Business Valuation – How to Value a Retail Business
March 13th, 2008
Retail is one of the most prevalent industries in the United States. Basically, there are five factors that determine the valuation of a retail business:
- Nature of Business: Banks tend to avoid lending to certain types of businesses. Typically, they try to steer away from cash-based businesses like delis and restaurants. This lack of access to capital dampers future expansion opportunities and lowers the value of the business.
- Entry barriers: Retail businesses with a barrier to entry over an industry receive higher valuations. For example, franchises are valued more than stand alone retail establishments, which have a high risk of failure.
- Location: Locations for retail establishments can make or break the business. Locations in or near a busy shopping mall or including a drive way or impressive aesthetics can significantly increase the value of the business.

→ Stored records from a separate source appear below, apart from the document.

[config.mk]
export PLATFORM = sky130hd
export DESIGN_NAME = bjc_top
export DESIGN_NICKNAME = d
export VERILOG_FILES = /design/src/rtl/bjc_pkg.sv /design/src/rtl/bjc_sync.sv /design/src/rtl/bjc_top.sv
export VERILOG_INCLUDE_DIRS = /design/src /design/src/rtl
export SDC_FILE = /design/constraint.sdc
export NUM_CORES = 1
export LEC_CHECK = 0
export BUFFER_PORTS_ARGS = -buffer_cell sky130_fd_sc_hd__buf_2
export CAP_MARGIN = 20
export CORE_MARGIN = 2
export CORE_UTILIZATION = 30
export DETAILED_ROUTE_END_ITERATION = 6
export SKIP_LAST_GASP = 1
export SYNTH_ARGS = -nofsm -noshare
export SYNTH_HDL_FRONTEND = slang
export SYNTH_SLANG_ARGS = --single-unit
[constraint.sdc]
create_clock -name aclk -period 4.8 [get_ports aclk]
set_clock_uncertainty 0.05 [all_clocks]
set_input_delay 0.96 -clock aclk [delete_from_list [all_inputs] [get_ports aclk]]
set_output_delay 0.96 -clock aclk [all_outputs]
set_load 0.02 [all_outputs]
[src/rtl/bjc_params.svh]
// constants of the burner jumper configuration and timing block
// assumes a 100 MHz aclk; included by bjc_top
`ifndef BJC_PARAMS_SVH
`define BJC_PARAMS_SVH

// ----------------------------------------------------------------
// register map
// ----------------------------------------------------------------
`define BJC_ADDR_W 8
`define BJC_CTRL_OFS 8'h00
`define BJC_STATUS_OFS 8'h04
`define BJC_IRQ_STAT_OFS 8'h08
`define BJC_IRQ_MASK_OFS 8'h0c
`define BJC_CONFIG_OFS 8'h10
`define BJC_RUNTIME_OFS 8'h14
`define BJC_RESP_OKAY 2'h0
`define BJC_RESP_SLVERR 2'h2

// ----------------------------------------------------------------
// fields
// ----------------------------------------------------------------
`define BJC_CTRL_START_BIT 0
`define BJC_CTRL_STOP_BIT 1
`define BJC_ST_STATE_LSB 0
`define BJC_ST_FLAME_BIT 4
`define BJC_ST_SHUTDOWN_BIT 5
`define BJC_ST_LOCKOUT_BIT 6
`define BJC_ST_FAULT_LSB 8
`define BJC_ST_STRAPS_LSB 16
`define BJC_ST_LIVE_STRAPS_LSB 20
`define BJC_CFG_PILOT_FLAME_ESTABLISH_PERIOD_LSB 0
`define BJC_CFG_MAIN_FLAME_ESTABLISH_PERIOD_LSB 8
`define BJC_CFG_INTERRUPT_BIT 16
`define BJC_CFG_CHECK_BIT 17
`define BJC_CFG_LINK_BIT 18
`define BJC_IRQ_W 4
`define BJC_IRQ_SHUTDOWN 0
`define BJC_IRQ_LOCKOUT 1
`define BJC_IRQ_STRAP 2
`define BJC_IRQ_RUN 3

// ----------------------------------------------------------------
// reset values
// ----------------------------------------------------------------
`define BJC_IRQ_MASK_RST 4'h0
`define BJC_FAULT_NONE 8'h00
`define BJC_FAULT_JUMPER 8'h6e

// ----------------------------------------------------------------
// timing
// ----------------------------------------------------------------
`define BJC_CLK_PERIOD_NS 32'h0000000a
`define BJC_NS_PER_S 32'h3b9aca00
`define BJC_CYC_PER_S (`BJC_NS_PER_S / `BJC_CLK_PERIOD_NS)
`define BJC_S_PER_HOUR 32'h00000e10
`define BJC_LOCKOUT_HOURS 32'h000000c8
`define BJC_PILOT_FLAME_ESTABLISH_PERIOD_LONG_S 6'h0a
`define BJC_PILOT_FLAME_ESTABLISH_PERIOD_SHORT_S 6'h04
`define BJC_MAIN_FLAME_ESTABLISH_PERIOD_INTERMIT_S 6'h0a
`define BJC_MAIN_FLAME_ESTABLISH_PERIOD_INTERRUPT_S 6'h0f
`define BJC_MAIN_FLAME_ESTABLISH_PERIOD_EXTENDED_S 6'h1e
`define BJC_PILOT_OFF_S 6'h0f
`define BJC_SETTLE_CYC 3'h6

`endif

[src/rtl/bjc_pkg.sv]
// types of the burner jumper configuration and timing block
// assumes nothing beyond the params header
package bjc_pkg;
	typedef enum logic [2:0] {
		BJC_IDLE,
		BJC_PILOT,
		BJC_MAIN,
		BJC_RUN,
		BJC_SHUTDOWN,
		BJC_LOCKOUT
	} bjc_state_e;
	typedef logic [2:0] bjc_sel_t;
endpackage

[src/rtl/bjc_sync.sv]
// three flop input synchroniser with agreement filter
// assumes asynchronous pin inputs and one clock aclk
`timescale 1ns/1ps
module bjc_sync #(
	parameter int W = 1
) (
	input wire logic aclk,
	input wire logic aresetn,
	input wire logic [W-1:0] din,
	output logic [W-1:0] dout
);
	genvar i;
	generate
		for (i = 0; i < W; i++) begin : g_bit
			logic s1_reg, s2_reg, s3_reg, out_reg;
			logic out_next;
			// change taken once stages two and three agree
			always_comb begin
				out_next = (s2_reg == s3_reg) ? s3_reg : out_reg;
			end
			always_ff @(posedge aclk) begin
				if (!aresetn) begin
					s1_reg <= 1'b0;
					s2_reg <= 1'b0;
					s3_reg <= 1'b0;
					out_reg <= 1'b0;
				end else begin
					s1_reg <= din[i];
					s2_reg <= s1_reg;
					s3_reg <= s2_reg;
					out_reg <= out_next;
				end
			end
			assign dout[i] = out_reg;
		end
	endgenerate
endmodule // bjc_sync

[src/rtl/bjc_top.sv]
// burner jumper configuration and ignition trial timing, axi4-lite slave
// assumes 100 MHz aclk, straps and flame sense are asynchronous pins
//
// The AXI4-Lite interface to the registers and the address map were left to the implementer.
`timescale 1ns/1ps
`include "bjc_params.svh"
module bjc_top #(
	parameter int CYC_PER_S = `BJC_CYC_PER_S,
	parameter int S_PER_HOUR = `BJC_S_PER_HOUR
) (
	input wire logic aclk,
	input wire logic aresetn,
	input wire logic [7:0] s_axi_awaddr,
	input wire logic s_axi_awvalid,
	output logic s_axi_awready,
	input wire logic [31:0] s_axi_wdata,
	input wire logic [3:0] s_axi_wstrb,
	input wire logic s_axi_wvalid,
	output logic s_axi_wready,
	output logic [1:0] s_axi_bresp,
	output logic s_axi_bvalid,
	input wire logic s_axi_bready,
	input wire logic [7:0] s_axi_araddr,
	input wire logic s_axi_arvalid,
	output logic s_axi_arready,
	output logic [31:0] s_axi_rdata,
	output logic [1:0] s_axi_rresp,
	output logic s_axi_rvalid,
	input wire logic s_axi_rready,
	input wire logic pilot_period_select_strap,
	input wire logic pilot_valve_mode_strap,
	input wire logic interlock_check_strap,
	input wire logic blower_link_sense,
	input wire logic flame_sense,
	output logic pilot_valve,
	output logic main_valve,
	output logic interlock_check_en,
	output logic safety_shutdown,
	output logic hard_lockout,
	output logic irq
);
	// ----------------------------------------------------------------
	// pin synchronisers
	// ----------------------------------------------------------------
	logic [4:0] pins_s;
	bjc_sync #(.W(5)) u_sync (
		.aclk(aclk),
		.aresetn(aresetn),
		.din({flame_sense, blower_link_sense, interlock_check_strap, pilot_valve_mode_strap,
			pilot_period_select_strap}),
		.dout(pins_s)
	);
	logic [2:0] straps_live;
	logic link_s, flame_s;
	assign straps_live = pins_s[2:0];
	assign link_s = pins_s[3];
	assign flame_s = pins_s[4];

	function automatic bjc_pkg::bjc_sel_t reg_sel(input logic [7:0] a);
		case (a)
			`BJC_CTRL_OFS: reg_sel = 3'h0;
			`BJC_STATUS_OFS: reg_sel = 3'h1;
			`BJC_IRQ_STAT_OFS: reg_sel = 3'h2;
			`BJC_IRQ_MASK_OFS: reg_sel = 3'h3;
			`BJC_CONFIG_OFS: reg_sel = 3'h4;
			`BJC_RUNTIME_OFS: reg_sel = 3'h5;
			default: reg_sel = 3'h7;
		endcase
	endfunction

	// ----------------------------------------------------------------
	// state
	// ----------------------------------------------------------------
	bjc_pkg::bjc_state_e state_reg, state_next;
	logic [2:0] settle_reg, settle_next, straps_reg, straps_next;
	logic latched_reg, latched_next, strap_seen_reg, strap_seen_next;
	logic [26:0] pre_reg, pre_next;
	logic [5:0] sec_reg, sec_next;
	logic [31:0] runtime_reg, runtime_next;
	logic pilot_reg, pilot_next, main_reg, main_next, check_reg, check_next;
	logic shut_reg, shut_next, lock_reg, lock_next;
	logic [7:0] fault_reg, fault_next;
	logic [3:0] istat_reg, istat_next, imask_reg, imask_next;
	logic irq_reg, irq_next;
	logic aw_full_reg, aw_full_next, w_full_reg, w_full_next;
	logic [7:0] awaddr_reg, awaddr_next;
	logic [31:0] wdata_reg, wdata_next;
	logic [3:0] wstrb_reg, wstrb_next;
	logic bvalid_reg, bvalid_next, awready_reg, awready_next, wready_reg, wready_next;
	logic [1:0] bresp_reg, bresp_next, rresp_reg, rresp_next;
	logic arready_reg, arready_next, rvalid_reg, rvalid_next;
	logic [31:0] rdata_reg, rdata_next;

	logic wr_fire, rd_fire, start_cmd, stop_cmd, tick, over_hours, strap_removed;
	logic [5:0] pilot_flame_establish_period_s, main_flame_establish_period_s, pilot_off_s, sec_inc;
	logic [3:0] ev;
	logic [31:0] status_word, config_word;

	// ----------------------------------------------------------------
	// configuration decode
	// ----------------------------------------------------------------
	always_comb begin
		pilot_flame_establish_period_s = straps_reg[0] ? `BJC_PILOT_FLAME_ESTABLISH_PERIOD_LONG_S : `BJC_PILOT_FLAME_ESTABLISH_PERIOD_SHORT_S;
		if (straps_reg[1]) begin
			main_flame_establish_period_s = `BJC_MAIN_FLAME_ESTABLISH_PERIOD_INTERMIT_S;
		end else begin
			main_flame_establish_period_s = link_s ? `BJC_MAIN_FLAME_ESTABLISH_PERIOD_EXTENDED_S : `BJC_MAIN_FLAME_ESTABLISH_PERIOD_INTERRUPT_S;
		end
		pilot_off_s = link_s ? `BJC_MAIN_FLAME_ESTABLISH_PERIOD_EXTENDED_S : `BJC_PILOT_OFF_S;
		over_hours = runtime_reg > 32'(`BJC_LOCKOUT_HOURS * S_PER_HOUR);
		strap_removed = latched_reg && ((straps_reg & ~straps_live) != 3'h0);
		tick = pre_reg == 27'(CYC_PER_S - 1);
		sec_inc = (sec_reg == 6'h3f) ? sec_reg : sec_reg + 6'h01;
		status_word = 32'h0;
		status_word[`BJC_ST_STATE_LSB +: 3] = state_reg;
		status_word[`BJC_ST_FLAME_BIT] = flame_s;
		status_word[`BJC_ST_SHUTDOWN_BIT] = shut_reg;
		status_word[`BJC_ST_LOCKOUT_BIT] = lock_reg;
		status_word[`BJC_ST_FAULT_LSB +: 8] = fault_reg;
		status_word[`BJC_ST_STRAPS_LSB +: 3] = straps_reg;
		status_word[`BJC_ST_LIVE_STRAPS_LSB +: 3] = straps_live;
		config_word = 32'h0;
		config_word[`BJC_CFG_PILOT_FLAME_ESTABLISH_PERIOD_LSB +: 6] = pilot_flame_establish_period_s;
		config_word[`BJC_CFG_MAIN_FLAME_ESTABLISH_PERIOD_LSB +: 6] = main_flame_establish_period_s;
		config_word[`BJC_CFG_INTERRUPT_BIT] = ~straps_reg[1];
		config_word[`BJC_CFG_CHECK_BIT] = check_reg;
		config_word[`BJC_CFG_LINK_BIT] = link_s;
	end

	// ----------------------------------------------------------------
	// axi4-lite slave
	// ----------------------------------------------------------------
	always_comb begin
		aw_full_next = aw_full_reg;
		awaddr_next = awaddr_reg;
		w_full_next = w_full_reg;
		wdata_next = wdata_reg;
		wstrb_next = wstrb_reg;
		bvalid_next = bvalid_reg;
		bresp_next = bresp_reg;
		rvalid_next = rvalid_reg;
		rdata_next = rdata_reg;
		rresp_next = rresp_reg;
		if (s_axi_awvalid && awready_reg) begin
			aw_full_next = 1'b1;
			awaddr_next = s_axi_awaddr;
		end
		if (s_axi_wvalid && wready_reg) begin
			w_full_next = 1'b1;
			wdata_next = s_axi_wdata;
			wstrb_next = s_axi_wstrb;
		end
		wr_fire = aw_full_reg && w_full_reg && !bvalid_reg;
		start_cmd = wr_fire && reg_sel(awaddr_reg) == 3'h0 && wstrb_reg[0] && wdata_reg[`BJC_CTRL_START_BIT];
		stop_cmd = wr_fire && reg_sel(awaddr_reg) == 3'h0 && wstrb_reg[0] && wdata_reg[`BJC_CTRL_STOP_BIT];
		if (wr_fire) begin
			aw_full_next = 1'b0;
			w_full_next = 1'b0;
			bvalid_next = 1'b1;
			bresp_next = (reg_sel(awaddr_reg) == 3'h7) ? `BJC_RESP_SLVERR : `BJC_RESP_OKAY;
		end else if (bvalid_reg && s_axi_bready) begin
			bvalid_next = 1'b0;
		end
		awready_next = !aw_full_next && !bvalid_next;
		wready_next = !w_full_next && !bvalid_next;
		rd_fire = s_axi_arvalid && arready_reg;
		if (rd_fire) begin
			rvalid_next = 1'b1;
			rresp_next = `BJC_RESP_OKAY;
			case (reg_sel(s_axi_araddr))
				3'h0: rdata_next = 32'h0;
				3'h1: rdata_next = status_word;
				3'h2: rdata_next = {28'h0, istat_reg};
				3'h3: rdata_next = {28'h0, imask_reg};
				3'h4: rdata_next = config_word;
				3'h5: rdata_next = runtime_reg;
				default: begin
					rdata_next = 32'h0;
					rresp_next = `BJC_RESP_SLVERR;
				end
			endcase
		end else if (rvalid_reg && s_axi_rready) begin
			rvalid_next = 1'b0;
		end
		arready_next = !rvalid_next;
	end

	// ----------------------------------------------------------------
	// sequencer, strap supervision, interrupts
	// ----------------------------------------------------------------
	always_comb begin
		state_next = state_reg;
		settle_next = settle_reg;
		straps_next = straps_reg;
		latched_next = latched_reg;
		strap_seen_next = strap_seen_reg;
		lock_next = lock_reg;
		fault_next = fault_reg;
		shut_next = shut_reg;
		imask_next = imask_reg;
		ev = 4'h0;
		// latch straps once the synchronisers have settled
		if (!latched_reg) begin
			settle_next = settle_reg + 3'h1;
			if (settle_reg == `BJC_SETTLE_CYC) begin
				straps_next = straps_live;
				latched_next = 1'b1;
			end
		end
		if (strap_removed && !strap_seen_reg) begin
			strap_seen_next = 1'b1;
			ev[`BJC_IRQ_STRAP] = 1'b1;
		end
		case (state_reg)
			bjc_pkg::BJC_IDLE, bjc_pkg::BJC_SHUTDOWN: begin
				if (start_cmd && latched_reg) begin
					state_next = bjc_pkg::BJC_PILOT;
					shut_next = 1'b0;
				end
			end
			bjc_pkg::BJC_PILOT: begin
				if (stop_cmd) begin
					state_next = bjc_pkg::BJC_IDLE;
				end else if (tick && sec_inc == pilot_flame_establish_period_s) begin
					state_next = flame_s ? bjc_pkg::BJC_MAIN : bjc_pkg::BJC_SHUTDOWN;
				end
			end
			bjc_pkg::BJC_MAIN: begin
				if (stop_cmd) begin
					state_next = bjc_pkg::BJC_IDLE;
				end else if (!flame_s) begin
					state_next = bjc_pkg::BJC_SHUTDOWN;
				end else if (tick && sec_inc == main_flame_establish_period_s) begin
					state_next = bjc_pkg::BJC_RUN;
					ev[`BJC_IRQ_RUN] = 1'b1;
				end
			end
			bjc_pkg::BJC_RUN: begin
				if (stop_cmd) begin
					state_next = bjc_pkg::BJC_IDLE;
				end else if (!flame_s) begin
					state_next = bjc_pkg::BJC_SHUTDOWN;
				end
			end
			bjc_pkg::BJC_LOCKOUT: state_next = bjc_pkg::BJC_LOCKOUT;
			default: state_next = bjc_pkg::BJC_IDLE;
		endcase
		if (state_next == bjc_pkg::BJC_SHUTDOWN && state_reg != bjc_pkg::BJC_SHUTDOWN) begin
			shut_next = 1'b1;
			ev[`BJC_IRQ_SHUTDOWN] = 1'b1;
		end
		if (strap_removed && over_hours && !lock_reg) begin
			state_next = bjc_pkg::BJC_LOCKOUT;
			lock_next = 1'b1;
			fault_next = `BJC_FAULT_JUMPER;
			ev[`BJC_IRQ_LOCKOUT] = 1'b1;
		end
		// timers restart on every state change; run keeps counting since main opened
		if (state_next != state_reg && state_next != bjc_pkg::BJC_RUN) begin
			pre_next = 27'h0;
			sec_next = 6'h0;
		end else begin
			pre_next = tick ? 27'h0 : pre_reg + 27'h1;
			sec_next = tick ? sec_inc : sec_reg;
		end
		runtime_next = (tick && main_reg && runtime_reg != 32'hffffffff) ? runtime_reg + 32'h1 : runtime_reg;
		main_next = state_next == bjc_pkg::BJC_MAIN || state_next == bjc_pkg::BJC_RUN;
		pilot_next = state_next == bjc_pkg::BJC_PILOT ||
			(main_next && (straps_reg[1] || sec_next < pilot_off_s));
		check_next = ~straps_reg[2];
		if (wr_fire && reg_sel(awaddr_reg) == 3'h3 && wstrb_reg[0]) begin
			imask_next = wdata_reg[`BJC_IRQ_W-1:0];
		end
		// read clears, a new event in the same cycle survives
		istat_next = ((rd_fire && reg_sel(s_axi_araddr) == 3'h2) ? 4'h0 : istat_reg) | ev;
		irq_next = (istat_next & imask_next) != 4'h0;
	end

	always_ff @(posedge aclk) begin
		if (!aresetn) begin
			state_reg <= bjc_pkg::BJC_IDLE;
			settle_reg <= 3'h0;
			straps_reg <= 3'h7;
			latched_reg <= 1'b0;
			strap_seen_reg <= 1'b0;
			pre_reg <= 27'h0;
			sec_reg <= 6'h0;
			runtime_reg <= 32'h0;
			pilot_reg <= 1'b0;
			main_reg <= 1'b0;
			check_reg <= 1'b0;
			shut_reg <= 1'b0;
			lock_reg <= 1'b0;
			fault_reg <= `BJC_FAULT_NONE;
			istat_reg <= 4'h0;
			imask_reg <= `BJC_IRQ_MASK_RST;
			irq_reg <= 1'b0;
			aw_full_reg <= 1'b0;
			awaddr_reg <= 8'h00;
			w_full_reg <= 1'b0;
			wdata_reg <= 32'h0;
			wstrb_reg <= 4'h0;
			bvalid_reg <= 1'b0;
			bresp_reg <= `BJC_RESP_OKAY;
			awready_reg <= 1'b0;
			wready_reg <= 1'b0;
			arready_reg <= 1'b0;
			rvalid_reg <= 1'b0;
			rdata_reg <= 32'h0;
			rresp_reg <= `BJC_RESP_OKAY;
		end else begin
			state_reg <= state_next;
			settle_reg <= settle_next;
			straps_reg <= straps_next;
			latched_reg <= latched_next;
			strap_seen_reg <= strap_seen_next;
			pre_reg <= pre_next;
			sec_reg <= sec_next;
			runtime_reg <= runtime_next;
			pilot_reg <= pilot_next;
			main_reg <= main_next;
			check_reg <= check_next;
			shut_reg <= shut_next;
			lock_reg <= lock_next;
			fault_reg <= fault_next;
			istat_reg <= istat_next;
			imask_reg <= imask_next;
			irq_reg <= irq_next;
			aw_full_reg <= aw_full_next;
			awaddr_reg <= awaddr_next;
			w_full_reg <= w_full_next;
			wdata_reg <= wdata_next;
			wstrb_reg <= wstrb_next;
			bvalid_reg <= bvalid_next;
			bresp_reg <= bresp_next;
			awready_reg <= awready_next;
			wready_reg <= wready_next;
			arready_reg <= arready_next;
			rvalid_reg <= rvalid_next;
			rdata_reg <= rdata_next;
			rresp_reg <= rresp_next;
		end
	end

	assign s_axi_awready = awready_reg;
	assign s_axi_wready = wready_reg;
	assign s_axi_bvalid = bvalid_reg;
	assign s_axi_bresp = bresp_reg;
	assign s_axi_arready = arready_reg;
	assign s_axi_rvalid = rvalid_reg;
	assign s_axi_rdata = rdata_reg;
	assign s_axi_rresp = rresp_reg;
	assign pilot_valve = pilot_reg;
	assign main_valve = main_reg;
	assign interlock_check_en = check_reg;
	assign safety_shutdown = shut_reg;
	assign hard_lockout = lock_reg;
	assign irq = irq_reg;
endmodule // bjc_top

- Lease: Lease terms can influence the valuation of a retail business. For example, longer leases without escalation charges exceeding 4 percent annually improve the value of the establishment. Typically, retail business valuations range from 0.4 to 1.3 times the revenue.
- Revenue Distribution: A corporate client roster can increase the value of a retail business. For example, a restaurant that caters corporate events is highly valued. Supplier terms can also significantly affect business valuation. Terms exceeding 30 days or bulk discounts over 3 percent are extremely favorable.